The formation of craters is probably related to the energy and the ion flux. LIN et al [33] compared CrN coatings deposited by DC magnetron sputtering, middle frequency pulsed DC magnetron sputtering, and modulated pulse power magnetron sputtering. They found that the CrN coatings formed using modulated pulse power magnetron sputtering characterized by low ion energy and high ion flux exhibited dense microstructure, fine grain size and smooth surface with high hardness, improved adhesion and wear resistance. The increase in nitrogen pressure, due to scattering, reduces the free path and ion energy. Additionally, the ion flux increases. Because of the low ion kinetic energy the mobility of the adatoms on the substrate is low. These conditions will probably lead to the porous micro- structure development [34].

3.4 Hardness and elastic modulus

Values of mechanical characteristics such as hardness (H) and elastic modulus (E), were determined using microhardness testing for the coatings. Generally, the hardness of coatings deposited on the front side of the substrate decreases with the increase of nitrogen pressure, as shown Fig. 4, and ranges from 24 to 18 GPa. The hardness of coatings on back side of the substrate increases with increasing nitrogen pressure and is between 17 and 19 GPa. Due to the hardness measurement uncertainty, about 2 GPa, it can be concluded that hardness of such coatings is similar although the increasing trend of nitrogen pressure is apparent. The lower hardness on the back side of the substrates can be connected with lower coating density [9].

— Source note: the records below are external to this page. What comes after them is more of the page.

`src/rtl/multicycle_computer_controller_main_fsm.sv`:
```
// multicycle_computer_controller_main_fsm: main control FSM of the multicycle computer; MC_FSM_BL_EN enables the BL link state.
module multicycle_computer_controller_main_fsm (
  input  logic        CLK,
  input  logic        RESET_N,
  input  logic [31:0] INSTRUCTION,
  input  logic        COND_EX,
  output logic [3:0]  current_state,
  output logic        PCWrite,
  output logic        IRWrite,
  output logic        MemWrite,
  output logic        RegWrite,
  output logic        FlagWrite,
  output logic        AdrSrc,
  output logic        ALUSrcA,
  output logic [1:0]  ALUSrcB,
  output logic [1:0]  ResultSrc,
  output logic        LinkReg
);
  localparam logic [3:0] FETCH    = 4'd0;
  localparam logic [3:0] DECODE   = 4'd1;
  localparam logic [3:0] MEMADR   = 4'd2;
  localparam logic [3:0] MEMREAD  = 4'd3;
  localparam logic [3:0] MEMWB    = 4'd4;
  localparam logic [3:0] MEMWRITE = 4'd5;
  localparam logic [3:0] EXEC_R   = 4'd6;
  localparam logic [3:0] ALUWB    = 4'd7;
  localparam logic [3:0] EXEC_I   = 4'd8;
  localparam logic [3:0] BRANCH   = 4'd9;
  localparam logic [3:0] LINK     = 4'd10;
  localparam logic [3:0] SHIFT    = 4'd11;
  localparam logic [3:0] CMP_R    = 4'd12;
  localparam logic [3:0] CMP_I    = 4'd15;
  logic [3:0] state, next_state, st, decode_next, br_next;
  logic [1:0] op;
  logic [3:0] cmd, rd;
  logic       imm, sbit;
  logic       pcw, irw, mw, rw, fw, lr;
  logic       unused;
  assign op   = INSTRUCTION[27:26];
  assign imm  = INSTRUCTION[25];
  assign cmd  = INSTRUCTION[24:21];
  assign sbit = INSTRUCTION[20];
  assign rd   = INSTRUCTION[15:12];
`ifdef MC_FSM_BL_EN
  assign br_next = INSTRUCTION[24] ? LINK : BRANCH;
  assign LinkReg = lr;
  assign unused  = ^{INSTRUCTION[31:28], INSTRUCTION[19:16], INSTRUCTION[11:0]};
`else
  assign br_next = BRANCH;
  assign LinkReg = 1'b0;
  assign unused  = ^{INSTRUCTION[31:28], INSTRUCTION[19:16], INSTRUCTION[11:0], lr};
`endif
  assign decode_next = !COND_EX              ? FETCH  :
                       op == 2'b01           ? MEMADR :
                       op == 2'b10           ? br_next :
                       op == 2'b11           ? FETCH  :
                       cmd[3:2] == 2'b10     ? (imm ? CMP_I : CMP_R) :
                       cmd == 4'b1101        ? SHIFT  :
                       imm                   ? EXEC_I : EXEC_R;
  always_comb begin
    next_state = FETCH;
    case (state)
      FETCH:   next_state = DECODE;
      DECODE:  next_state = decode_next;
      MEMADR:  next_state = sbit ? MEMREAD : MEMWRITE;
      MEMREAD: next_state = MEMWB;
      EXEC_R:  next_state = ALUWB;
      EXEC_I:  next_state = ALUWB;
      SHIFT:   next_state = ALUWB;
      LINK:    next_state = BRANCH;
      default: next_state = FETCH;
    endcase
  end
  always_ff @(posedge CLK)
    if (!RESET_N) state <= FETCH;
    else state <= next_state;
  assign current_state = state;
  // Under reset the selects mirror FETCH while every write strobe is held off.
  assign st = RESET_N ? state : FETCH;
  always_comb begin
    {pcw, irw, mw, rw, fw, lr} = '0;
    AdrSrc    = 1'b0;
    ALUSrcA   = 1'b0;
    ALUSrcB   = 2'b00;
    ResultSrc = 2'b00;
    case (st)
      FETCH:    begin pcw = 1'b1; irw = 1'b1; ALUSrcA = 1'b1; ALUSrcB = 2'b10; ResultSrc = 2'b10; end
      DECODE:   begin ALUSrcA = 1'b1; ALUSrcB = 2'b10; ResultSrc = 2'b10; end
      MEMADR:   ALUSrcB = 2'b01;
      MEMREAD:  AdrSrc = 1'b1;
      MEMWB:    begin ResultSrc = 2'b01; rw = 1'b1; end
      MEMWRITE: begin AdrSrc = 1'b1; mw = 1'b1; end
      EXEC_R:   fw = sbit;
      EXEC_I:   begin ALUSrcB = 2'b01; fw = sbit; end
      SHIFT:    fw = sbit;
      ALUWB:    begin rw = 1'b1; pcw = rd == 4'hF; end
      CMP_R:    fw = 1'b1;
      CMP_I:    begin ALUSrcB = 2'b01; fw = 1'b1; end
      BRANCH:   begin ALUSrcB = 2'b01; ResultSrc = 2'b10; pcw = 1'b1; end
      LINK:     begin rw = 1'b1; lr = 1'b1; ResultSrc = 2'b11; end
      default:  ;
    endcase
  end
  assign PCWrite   = RESET_N & pcw;
  assign IRWrite   = RESET_N & irw;
  assign MemWrite  = RESET_N & mw;
  assign RegWrite  = RESET_N & rw;
  assign FlagWrite = RESET_N & fw;
endmodule

```
`config.mk`:
```
export PLATFORM = sky130hd
export DESIGN_NAME = multicycle_computer_controller_main_fsm
export DESIGN_NICKNAME = d
export VERILOG_FILES = /design/src/rtl/multicycle_computer_controller_main_fsm.sv
export SDC_FILE = /design/constraint.sdc
export NUM_CORES = 1
export LEC_CHECK = 0
export ABC_AREA = 1
export CELL_PAD_IN_SITES_DETAIL_PLACEMENT = 1
export CELL_PAD_IN_SITES_GLOBAL_PLACEMENT = 2
export CORE_AREA = 2 2 89 57
export DETAILED_ROUTE_END_ITERATION = 10
export DIE_AREA = 0 0 91 59
export PLACE_DENSITY = 0.87
export REMOVE_ABC_BUFFERS = 1
export SYNTH_ARGS = -nofsm -noshare
export SYNTH_HDL_FRONTEND = slang
export SYNTH_SLANG_ARGS = --single-unit
export TNS_END_PERCENT = 30
```
`constraint.sdc`:
```
create_clock -name CLK -period 1.4 [get_ports CLK]
set_input_delay 0.28 -clock CLK [delete_from_list [all_inputs] [get_ports CLK]]
set_output_delay 0.28 -clock CLK [all_outputs]
set_load 0.005 [all_outputs]
```
==> impl_results.md <==
* Power share of the combinational group at 50.7%
* Clock share of power at 31.2%
* CTS Hold Buffers Added at 0
* Cell variety after synth at 22
* RSZ-0062 raised after global routing: true
* Internal at 526 uW
* Die area at 5370 um^2
* Clock skew at 0.00308 ns
* Critical-path top delay cell: dfxtp_2
* Top-area cell type share of the netlist area at 17.1%
* Post-layout util at 28.1%
* CTS Buf Count at 3
* Multi-input gate area at 430 um^2
* Chip Height at 59 um
* IO Pins at 51
* Initial Utilization at 11.8%
* GRT Residual Overflow at 0
* Net Sw Frac at 32.6%
* Worst Path Class, Setup: flop to output port
* CP cell instances: nor2_4 > inv_2 > nor2_4 > inv_2 > nor3_4 > buf_6 > inv_2 > o211ai_2 > buf_2
* Failing checks: setup timing
* Most common library cells after synthesis: nand2_1, inv_1, nor2_1, nand3_1, a21oi_1
* Final ANT Viol Nets at 0
* Number of I/O port buffers at 29
* CTS tree: yes
* Worst-skew pair later-pin latency at 0.22 ns
* Maxcap violations at 0
* Post-DR vias/cell at 3.76
* Post-synthesis cell count at 99
* PD cells at 622 nW/um^2
* Layout cell share with drive strength beyond 1 at 49.1%
* Fillcell total at 585
* Switching pwr at 255 uW
* Core area at 4470 um^2
* Final wirelength at 2.50 mm
* Overall Global Routing Usage at 9.41%
* Maximum single-stage delay on the critical path at 0.33 ns
* Top_reg_cell synth: dfxtp_1
* Number of global-route vias before repair at 866
* CP Data Required Time at 1.12 ns
* Dominant cells by area after synthesis: nand2_1, dfxtp_1, inv_1, nand3_1, nor2_1
* Final worst slack at -0.247 ns
* Most frequent cell after synthesis: nand2_1
* Post-Synthesis Cell Area at 528 um^2
* Vias at 849
* Max-slew violation count at 0
* Max reg flops at 4
* Startpoint types: flop
* Clock Pin Slew Worst Setup and Hold Paths at 0.03 ns
* # setup viols final at 13
* Hold slack at 0.648 ns
* DRC errors left at 0
* CTS sink cnt at 4
* CP arrival at 1.37 ns
* #FFs+latches synth at 4
* Static leakage at 0.625 nW
* VDD IR max at 260 uV
* Post-synth ARST share at 0%
* DR WL/cell at 11.1 um
* Die width at 91 um
* Fin crit period at 1.65 ns
* DRT Pass-1 Iters at 4
* Area grow syn2layout at 137%
* CP endpoint kind: output port
* Seq. cell area at 92.6 um^2
* Seq pwr share at 18.2%
* Largest net degree at the start of global routing at 6
* H-tree Lvls at 1
* GPL Wtd Cong at 0.798
* Period Utilization, post-route at 118%
* Layout net count at 200
* Bufs on Longest Clock Path at 2
* Hold Fails Final Rpt at 0
* CP max FO at 2
* Maximum achievable frequency at 607 MHz
* Synth warnings at 0
* Overall power at 780 uW
* EDFF count, synth at 0
* Initial antenna violation count at 0
* Drt initial violations at 12
* Mean Syn Cell Area at 5.33 um^2
* Post-DP HPWL at 2.00 mm
* Global-route wire length before repair at 3.96 mm
* Cell taking the most area after synthesis: nand2_1
* Crit-path most repeated cell: inv_2
* Rows at 19
* Status: finished, violations left
* Hold crit path type: primary input to flop
* Clk root buf: clkbuf_8
* Antenna diodes at 0
* Seq/Total Area, Yosys at 15.2%
[cell usage in the layout, fill, tap and decap left out]
cell             netlist  layout
a31oi_1                1       1
clkdlybuf4s15_2        0       3
clkbuf_8               0       3
nor3_4                 1       2
dfxtp_4                0       3
nand2_4                1       2
nor2_1                13       8
inv_1                 21      15
buf_2                  1       7
dlygate4sd2_1          0       5
nand2_1               24      22
dfxtp_2                0       1
o211ai_2               1       1
nand2_2                2       3
a22oi_2                0       1
nand3_1               12      10
nor2_2                 1       1
a21oi_1                6       4
o311ai_1               0       1
buf_6                  0       5
nand3_2                0       2
nor2_4                 1       6
o22ai_1                1       1
a21oi_2                0       2
buf_4                  1      30
conb_1                 1       1
clkdlybuf4s50_1        0      13
inv_2                  2       8
nand4_1                2       2
[layout make-up]
class | count | area share (%)
timing repair buffer | 63 | 41.8
inverter | 23 | 6.89
clock buffer | 3 | 3.29
tap | 63 | 6.29
multi-input combinational | 70 | 34.3
sequential | 4 | 7.39
[layer usage]
layer	up-vias	global-route usage (%)	part of all wire, %
met4	0	2.60	1.1
met5	-	0	0
li1	439	-	-
met2	12	17.5	52
met3	2	2.16	2.3
met1	396	11.1	45
[metrics by stage]
step                      setup TNS [ns]  setup WS, ns  cells  instance area [um^2]
after global placement             -6.88        -0.739    218                  1100
after global routing               -2.56        -0.328    226                  1250
final                              -1.63        -0.247    226                  1250
after floorplan                        0        0.0485     97                   515
after CTS                          -1.74        -0.320    223                  1190
after detailed placement           -7.20        -0.747    218                  1100
[cell families (layout without fill, tap and decap cells)]
kind of cell / after synthesis / count (layout) / share of synthesized area, %
and+or+nand+nor: 58 / 58 / 51.9
AOI/OAI and AO/OA: 11 / 11 / 13.5
buffers and inverters: 25 / 89 / 18.7
DFF: 4 / 4 / 15.2
other: 1 / 1 / 0.710
[critical path: cells and delay by family, from the launching register on]
kind                   cells  cell delay (ns)
AND/OR/NAND/NOR            3             0.39
flip-flops                 1             0.33
AO/OA/AOI/OAI              1             0.04
buffers and inverters      5             0.40
[path summary, 6_finish.rpt]
check | startpoint | to | slack (ns) | cells past startpoint
max | current_state[3]$_SDFF_PN0_ | PCWrite | -0.25 | 9
min | RESET_N | current_state[0]$_SDFF_PN0_ | 0.65 | 4
max reg2reg | current_state[3]$_SDFF_PN0_ | current_state[2]$_SDFF_PN0_ | -0.02 | 9
min reg2reg | current_state[0]$_SDFF_PN0_ | current_state[3]$_SDFF_PN0_ | 0.80 | 4
[power by group through the flow]
stage / clock network [mW] / registers [mW] / logic, mW
finish: 0.243 / 0.142 / 0.395
global route: 0.264 / 0.144 / 0.431
CTS: 0.244 / 0.140 / 0.361
detailed placement: 0 / 0.139 / 0.346
global placement: 0 / 0.139 / 0.337
floorplan: 0 / 0.144 / 0.115
[repair_timing]
item | CTS | global route
setup endpoints to repair | 16 | 12
pin swaps | 5 | 6
buffers inserted | 4 | 4
hold endpoints to repair | 0 | 0
resized for setup | 72 | 13
Power figures use the tool's default switching activity.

Fig. 4 Hardness of coatings deposited on front and back sides of substrate at different nitrogen pressures

In general, the hardness of hexagonal phase of chromium nitride is higher than that of the cubic phase [14,33,35]. GRECZYNSKI et al [36] did not confirm this trend. They found that hardness for stoichiometric Cr₂N and CrN is essentially the same, about 26 GPa. Due to their prominent covalent bonding, the hexagonal transition metal nitrides such as Cr₂N, Ta₂N, V₂N and Nb₂N would exhibit significantly higher hardness values than CrN, TaN, VN and NbN cubic ones [37]. This means that hardness of the coatings deposited on both sides of substrate at 0.5 Pa should be higher than that of coatings deposited at higher nitrogen pressures. With coating deposited on the back side of the substrate at nitrogen pressure of 0.5 Pa it seems obvious. The coating thickness is very small, about 100 nm and the indentation depth ought to not exceed 10 nm. Probably the effect of the soft substrate is here registered.

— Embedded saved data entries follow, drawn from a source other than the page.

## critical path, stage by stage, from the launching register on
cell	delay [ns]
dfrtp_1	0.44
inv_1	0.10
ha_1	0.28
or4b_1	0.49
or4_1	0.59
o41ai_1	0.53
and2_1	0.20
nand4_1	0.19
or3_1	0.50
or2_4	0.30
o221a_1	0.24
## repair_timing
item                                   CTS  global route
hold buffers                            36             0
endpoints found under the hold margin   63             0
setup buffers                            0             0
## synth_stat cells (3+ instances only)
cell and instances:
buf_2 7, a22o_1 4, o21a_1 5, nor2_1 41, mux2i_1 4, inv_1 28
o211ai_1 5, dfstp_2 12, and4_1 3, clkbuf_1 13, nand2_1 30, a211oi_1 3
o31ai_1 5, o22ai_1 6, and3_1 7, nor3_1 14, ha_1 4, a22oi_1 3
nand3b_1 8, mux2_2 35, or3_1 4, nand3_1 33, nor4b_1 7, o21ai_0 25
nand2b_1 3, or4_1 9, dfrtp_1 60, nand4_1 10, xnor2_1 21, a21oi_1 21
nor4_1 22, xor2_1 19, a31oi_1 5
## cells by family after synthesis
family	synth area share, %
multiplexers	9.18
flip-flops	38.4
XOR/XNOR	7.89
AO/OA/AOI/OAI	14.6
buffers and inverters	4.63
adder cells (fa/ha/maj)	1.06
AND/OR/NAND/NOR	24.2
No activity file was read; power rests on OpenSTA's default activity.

The difference in hardness of the coatings deposited on the front side of the substrate can be more explained as follows. XRD results indicate that microstrain in this coating (3.6×10^-3) is lower than that in coating deposited at 1.8 Pa of nitrogen pressure (5.6×10^-3). For coating deposited at nitrogen pressure of 3.0 Pa the microstrain is the lowest, 2.5×10^-3. Significantly lower microstrain is observed in coatings deposited on back side of the substrates. It ranges from 2.5×10^-3 (=3.0 Pa) to 3.0×10^-3 (=1.8 Pa). Additionally, the increase in nitrogen pressure leads to the increase in the number of ions bombarding the surface of the coating. This can lead to an increase in compressive stresses in the coating and as a result, an increase in the hardness. The values of hardness are similar to coatings deposited under the same technological conditions, but in planetary rotation system [38].

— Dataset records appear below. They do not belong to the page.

===== src/rtl/ecc_pmul_seq.sv =====
// ecc_pmul_seq: operand banks (k, Gx, Gy, Rx, Ry) and launch/capture sequencer for the ECC point-multiply core.
// Build option: define ECC_PMUL_KEY_WIPE_EN to scrub the scalar bank after every run.
module ecc_pmul_seq #(
  parameter int pOPERAND_WIDTH = 256,
  parameter int pWORD_WIDTH    = 32,
  parameter int pNUM_WORDS     = 8,
  parameter int pADDR_W        = 3,
  parameter int pTIMEOUT_W     = 32,
  parameter int pTIMEOUT       = 2**24
) (
  input  logic                   clk,
  input  logic                   rst_n,
  input  logic                   host_wr,
  input  logic [1:0]             host_sel,
  input  logic [pADDR_W-1:0]     host_addr,
  input  logic [pWORD_WIDTH-1:0] host_wdata,
  input  logic                   host_rsel,
  output logic [pWORD_WIDTH-1:0] host_rdata,
  input  logic                   start,
  output logic                   busy,
  output logic                   done,
  output logic                   timeout,
  output logic                   trigger_o,
  output logic                   core_ena,
  input  logic                   core_rdy,
  input  logic [pADDR_W-1:0]     core_k_addr,
  input  logic [pADDR_W-1:0]     core_gx_addr,
  input  logic [pADDR_W-1:0]     core_gy_addr,
  output logic [pWORD_WIDTH-1:0] core_k_word,
  output logic [pWORD_WIDTH-1:0] core_gx_word,
  output logic [pWORD_WIDTH-1:0] core_gy_word,
  input  logic [pADDR_W-1:0]     core_rx_addr,
  input  logic [pADDR_W-1:0]     core_ry_addr,
  input  logic                   core_rx_wren,
  input  logic                   core_ry_wren,
  input  logic [pWORD_WIDTH-1:0] core_rx_word,
  input  logic [pWORD_WIDTH-1:0] core_ry_word
);

  if (pOPERAND_WIDTH != pWORD_WIDTH * pNUM_WORDS) begin : g_width_check
    $error("ecc_pmul_seq: pOPERAND_WIDTH must equal pWORD_WIDTH*pNUM_WORDS");
  end

  // state | meaning
  // IDLE  | no run since reset; host may load operands
  // ARM   | one-cycle core launch pulse
  // RUN   | core computing; rdy handshake and timeout timer active
  // WIPE  | scalar bank scrubbed one word per cycle (key-wipe builds only)
  // DONE  | run finished (normally or by timeout); operands writable
  localparam logic [2:0] S_IDLE = 3'd0;
  localparam logic [2:0] S_ARM  = 3'd1;
  localparam logic [2:0] S_RUN  = 3'd2;
`ifdef ECC_PMUL_KEY_WIPE_EN
  localparam logic [2:0] S_WIPE = 3'd3;
`endif
  localparam logic [2:0] S_DONE = 3'd4;

  localparam logic [pADDR_W:0]      NUM_WORDS_L = (pADDR_W+1)'(pNUM_WORDS);
  localparam logic [pTIMEOUT_W-1:0] TIMER_LAST  = pTIMEOUT_W'(pTIMEOUT - 1);

  typedef logic [pWORD_WIDTH-1:0] word_t;

  function automatic logic addr_ok(input logic [pADDR_W-1:0] a);
    return {1'b0, a} < NUM_WORDS_L;
  endfunction

  logic [2:0]            state_q, state_d;
  logic                  done_q, done_d;
  logic                  timeout_q, timeout_d;
  logic                  rdy_low_q, rdy_low_d;
  logic [pTIMEOUT_W-1:0] timer_q, timer_d;
  word_t                 k_q  [pNUM_WORDS];
  word_t                 k_d  [pNUM_WORDS];
  word_t                 gx_q [pNUM_WORDS];
  word_t                 gx_d [pNUM_WORDS];
  word_t                 gy_q [pNUM_WORDS];
  word_t                 gy_d [pNUM_WORDS];
  word_t                 rx_q [pNUM_WORDS];
  word_t                 rx_d [pNUM_WORDS];
  word_t                 ry_q [pNUM_WORDS];
  word_t                 ry_d [pNUM_WORDS];
  word_t                 host_rdata_q, host_rdata_d;
  word_t                 core_k_word_q, core_k_word_d;
  word_t                 core_gx_word_q, core_gx_word_d;
  word_t                 core_gy_word_q, core_gy_word_d;
  logic                  host_open;
  logic                  run_exit;
`ifdef ECC_PMUL_KEY_WIPE_EN
  localparam logic [pADDR_W-1:0] WIPE_LAST = pADDR_W'(pNUM_WORDS - 1);
  logic [pADDR_W-1:0] wipe_idx_q, wipe_idx_d;
`endif

  assign host_open = (state_q == S_IDLE) || (state_q == S_DONE);

  always_comb begin
    state_d   = state_q;
    done_d    = done_q;
    timeout_d = timeout_q;
    rdy_low_d = rdy_low_q;
    timer_d   = timer_q;
    k_d       = k_q;
    gx_d      = gx_q;
    gy_d      = gy_q;
    rx_d      = rx_q;
    ry_d      = ry_q;
    run_exit  = 1'b0;
`ifdef ECC_PMUL_KEY_WIPE_EN
    wipe_idx_d = wipe_idx_q;
`endif

    // Host writes land on the same edge that accepts start, so the run sees them.
    if (host_wr && host_open && addr_ok(host_addr)) begin
      case (host_sel)
        2'd0:    k_d[host_addr]  = host_wdata;
        2'd1:    gx_d[host_addr] = host_wdata;
        2'd2:    gy_d[host_addr] = host_wdata;
        default: ;
      endcase
    end
    if (core_rx_wren && addr_ok(core_rx_addr)) rx_d[core_rx_addr] = core_rx_word;
    if (core_ry_wren && addr_ok(core_ry_addr)) ry_d[core_ry_addr] = core_ry_word;

    case (state_q)
      S_IDLE, S_DONE: begin
        if (start) begin
          state_d   = S_ARM;
          done_d    = 1'b0;
          timeout_d = 1'b0;
        end
      end
      S_ARM: begin
        state_d   = S_RUN;
        timer_d   = '0;
        rdy_low_d = 1'b0;
      end
      S_RUN: begin
        if (timer_q != '1) timer_d = timer_q + 1'b1;
        if (!core_rdy) rdy_low_d = 1'b1;
        if (rdy_low_q && core_rdy) begin
          run_exit = 1'b1;
        end else if (timer_q == TIMER_LAST) begin
          run_exit  = 1'b1;
          timeout_d = 1'b1;
        end
        if (run_exit) begin
`ifdef ECC_PMUL_KEY_WIPE_EN
          state_d    = S_WIPE;
          wipe_idx_d = '0;
`else
          state_d = S_DONE;
          done_d  = 1'b1;
`endif
        end
      end
`ifdef ECC_PMUL_KEY_WIPE_EN
      S_WIPE: begin
        k_d[wipe_idx_q] = '0;
        if (wipe_idx_q == WIPE_LAST) begin
          state_d = S_DONE;
          done_d  = 1'b1;
        end else begin
          wipe_idx_d = wipe_idx_q + 1'b1;
        end
      end
`endif
      default: state_d = S_IDLE;
    endcase
  end

  // Read ports see the pre-write bank contents, like a BRAM in read-first mode.
  always_comb begin
    host_rdata_d   = '0;
    core_k_word_d  = '0;
    core_gx_word_d = '0;
    core_gy_word_d = '0;
    if (addr_ok(host_addr))    host_rdata_d   = host_rsel ? ry_q[host_addr] : rx_q[host_addr];
    if (addr_ok(core_k_addr))  core_k_word_d  = k_q[core_k_addr];
    if (addr_ok(core_gx_addr)) core_gx_word_d = gx_q[core_gx_addr];
    if (addr_ok(core_gy_addr)) core_gy_word_d = gy_q[core_gy_addr];
  end

  always_ff @(posedge clk or negedge rst_n) begin
    if (!rst_n) begin
      state_q        <= S_IDLE;
      done_q         <= 1'b0;
      timeout_q      <= 1'b0;
      rdy_low_q      <= 1'b0;
      timer_q        <= '0;
      k_q            <= '{default: '0};
      gx_q           <= '{default: '0};
      gy_q           <= '{default: '0};
      rx_q           <= '{default: '0};
      ry_q           <= '{default: '0};
      host_rdata_q   <= '0;
      core_k_word_q  <= '0;
      core_gx_word_q <= '0;
      core_gy_word_q <= '0;
    end else begin
      state_q        <= state_d;
      done_q         <= done_d;
      timeout_q      <= timeout_d;
      rdy_low_q      <= rdy_low_d;
      timer_q        <= timer_d;
      k_q            <= k_d;
      gx_q           <= gx_d;
      gy_q           <= gy_d;
      rx_q           <= rx_d;
      ry_q           <= ry_d;
      host_rdata_q   <= host_rdata_d;
      core_k_word_q  <= core_k_word_d;
      core_gx_word_q <= core_gx_word_d;
      core_gy_word_q <= core_gy_word_d;
    end
  end

`ifdef ECC_PMUL_KEY_WIPE_EN
  always_ff @(posedge clk or negedge rst_n) begin
    if (!rst_n) wipe_idx_q <= '0;
    else        wipe_idx_q <= wipe_idx_d;
  end
`endif

  assign busy         = !host_open;
  assign done         = done_q;
  assign timeout      = timeout_q;
  assign trigger_o    = (state_q == S_RUN);
  assign core_ena     = (state_q == S_ARM);
  assign host_rdata   = host_rdata_q;
  assign core_k_word  = core_k_word_q;
  assign core_gx_word = core_gx_word_q;
  assign core_gy_word = core_gy_word_q;

endmodule


===== config.mk =====
export PLATFORM = sky130hd
export DESIGN_NAME = ecc_pmul_seq
export DESIGN_NICKNAME = d
export VERILOG_FILES = /design/src/rtl/ecc_pmul_seq.sv
export SDC_FILE = /design/constraint.sdc
export NUM_CORES = 2
export LEC_CHECK = 0
export CAP_MARGIN = 20
export CORE_ASPECT_RATIO = 0.75
export CORE_MARGIN = 2
export CORE_UTILIZATION = 60
export DETAILED_ROUTE_END_ITERATION = 6
export MAX_ROUTING_LAYER = met4
export PLACE_DENSITY = 0.79
export SETUP_SLACK_MARGIN = 0.05
export SLEW_MARGIN = 40
export SYNTH_ARGS = -nofsm -noshare
export SYNTH_HDL_FRONTEND = slang
export SYNTH_SLANG_ARGS = --single-unit

===== constraint.sdc =====
create_clock -name clk -period 6.3 [get_ports clk]
set_input_delay 1.26 -clock clk [delete_from_list [all_inputs] [get_ports clk]]
set_output_delay 1.26 -clock clk [all_outputs]
set_load 0.01 [all_outputs]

The hardness change of stoichiometric CrN phase can be connected with crystallite size. MAYRHOFER et al [39] indicated that hardness for stoichiometric CrN was not related to the smallest crystallite size. Based on Hall-Petch relationship, one can state that the hardness decreases for the crystallite dimensions other than 10-20 nm. For sputtered CrN films with stoichiometric composition the crystallite size was estimated to be 12 nm. The coatings investigated here are characterized by higher crystallite size. The coatings deposited on the front side of the substrates have lower crystallite size compared to the coatings deposited on the opposite side probably due to the hardness of the latter coatings is lower.

CUNHA et al [32] found that the hardness and elastic modulus of the coatings decreased with increasing density and crystallite size. LE et al [40] studied the effect of nitrogen pressure on mechanical and structural properties of CrAlBN thin films. They stated that hardness and crystalline size of the films decreased and crystalline size increased with the increase of the nitrogen pressure. This softening of the coatings can be connected with the particle and ion stream from cathode scattered during collisions with gas atoms as well as reflections and sputtering from the chamber walls. Hence, the density of coatings becomes lower with the increase in nitrogen pressure. This process also takes place on the back side of the substrate, where there is no direct impact of ions on the substrate. Therefore, its impact energy is lower, which results in a loose coating structure with more pores.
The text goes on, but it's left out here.